Me considero pagada en todo el sentido de la palabra, al observar la metamorfosis que ha habido en esas vidas, primero por fuera e inmediatamente después por dentro. Ellos solo necesitaron una palabra de aliento, una mano extendida que les ayudara a levantarse, sin juzgarlos, ni condenarlos, ya habían pagado un precio demasiado alto al alejarse de sus familias, viviendo en soledad y segregados de la sociedad.
¿Cuántas veces al ir camino a casa o al trabajo, los haz visto que te extienden su mano y te apartas temeroso, indiferente, repelido por aquel olor a abandono?
¿Cuántas veces, saciado, dejas comida en el plato, misma que va directo a la basura, sin pensar, cuantos afuera hay hambrientos?
¿Cuántas veces te haz lamentado por no disfrutar ropa de última moda a pesar de tener un guardarropa lleno de cosas que ya dejaste de usar, ignorando los miles que no tienen que ponerse?
¿Cuántas veces haz reprochado tu casa porque es pequeña o muy grande, cuando multitudes viven debajo de puentes, en las calles y a la intemperie?

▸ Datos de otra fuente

[src/core/exec_pkg.sv]
package exec_pkg;

	// Prefix and opcode bytes seen by the decoder.
	localparam logic [7:0] PFX_EXTENDED = 8'hed;
	localparam logic [7:0] PFX_INDEX_X = 8'hdd;
	localparam logic [7:0] PFX_INDEX_Y = 8'hfd;
	localparam logic [7:0] OPC_DIGIT_ROTATE = 8'h67;
	localparam logic [7:0] OPC_SUB_IMMEDIATE = 8'hde;
	localparam logic [4:0] OPC_SUB_GROUP = 5'h13;
	localparam logic [1:0] OPC_RESTART_TOP = 2'h3;
	localparam logic [2:0] OPC_RESTART_LOW = 3'h7;
	localparam int PFX_INDEX_SELECT_BIT = 5;

	// Three-bit operand fields of the subtract group.
	localparam logic [2:0] FLD_ZERO = 3'h0;
	localparam logic [2:0] FLD_PAIR_X = 3'h1;
	localparam logic [2:0] FLD_PAIR_Y = 3'h2;
	localparam logic [2:0] FLD_PAIR_XY = 3'h3;
	localparam logic [2:0] FLD_INDEX_HIGH = 3'h4;
	localparam logic [2:0] FLD_INDEX_LOW = 3'h5;
	localparam logic [2:0] FLD_MEMORY = 3'h6;
	localparam logic [2:0] FLD_DIRECT = 3'h7;

	// Flag byte layout.
	localparam int FLAG_S = 7;
	localparam int FLAG_Z = 6;
	localparam int FLAG_H = 4;
	localparam int FLAG_PV = 2;
	localparam int FLAG_N = 1;
	localparam int FLAG_C = 0;

	localparam logic [15:0] STACK_STEP = 16'h0002;

	// Register map of the plain software port.
	localparam logic [3:0] REG_CTRL = 4'h0;
	localparam logic [3:0] REG_STATUS = 4'h4;
	localparam logic [3:0] REG_LAST_FLAGS = 4'h8;
	localparam int CTRL_ENABLE_BIT = 0;
	localparam int STATUS_BUSY_BIT = 0;
	localparam int STATUS_ILLEGAL_BIT = 1;

	typedef enum logic [1:0] {ST_IDLE, ST_ISSUE, ST_CAPTURE, ST_PUSH_HIGH} exec_state_e;
	typedef enum logic [1:0] {K_NONE, K_ROTATE, K_SUBTRACT, K_RESTART} op_kind_e;

	typedef struct packed {
		logic hasPrefix;
		logic [7:0] prefix;
		logic [7:0] opcode;
		logic [7:0] ext0;
		logic [7:0] ext1;
	} instr_s;

	typedef struct packed {
		logic [7:0] a;
		logic [7:0] f;
		logic [7:0] b;
		logic [7:0] c;
		logic [7:0] d;
		logic [7:0] e;
		logic [7:0] h;
		logic [7:0] l;
		logic [15:0] ix;
		logic [15:0] iy;
		logic [15:0] sp;
		logic [15:0] pc;
	} regs_s;

	typedef struct packed {
		logic done;
		logic illegal;
		logic accWe;
		logic flagsWe;
		logic spWe;
		logic pcWe;
		logic [7:0] acc;
		logic [7:0] flags;
		logic [15:0] sp;
		logic [15:0] pc;
	} result_s;

	typedef struct packed {
		logic rd;
		logic wr;
		logic [15:0] addr;
		logic [7:0] wdata;
	} mem_s;

	typedef struct packed {
		exec_state_e st;
		op_kind_e kind;
		logic execDisable;
		logic illegalSticky;
		logic busy;
		logic [7:0] acc;
		logic [7:0] flags;
		logic [7:0] src;
		logic [15:0] addr;
		logic [7:0] lastFlags;
		logic [7:0] rdData;
		result_s res;
		mem_s mem;
	} state_s;

endpackage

¿Cuántas veces te haz quejado de tu madre, de tu padre o hermanos y por la familia “desastrosa” donde te ha tocado vivir, desconociendo los que afuera anhelan un abrazo afectuoso de alguien que les ame?
¿Cuántas veces asistimos a una iglesia (cualquiera, no importa) a alabar a Dios, mientras dejamos atrás a aquellos por los que Él también murió en aquella cruz?
¿Cómo, no podemos sentir el dolor de nuestro Padre celestial a ver lo indiferente que somos ante la necesidad de los demás?
¿Acaso basta que nosotros ya estemos “salvos” y a buen resguardo en el calor de aquellos bancos de iglesia?
No puedo entender el por qué de tanta ingratitud.
Pensamos que nuestros problemas son increíblemente superiores a lo de los demás, nos ahogamos en vasos frágiles de agua sin voltear la mirada a nuestro prójimo desprovisto de las Buenas Nuevas.
Hoy Padre mío me humillo ante ti, pidiéndote misericordia por nosotros, danos Señor tu perdón, ayúdanos a ver, en cada uno de esos privados de libertad, tu rostro y que ellos a su vez te reconozcan en el nuestro.
Que no nos quedemos callados, teniendo tan gratas noticias que dar a otros, Padre mío, ayúdanos a amar, como tú nos amaste primero a nosotros.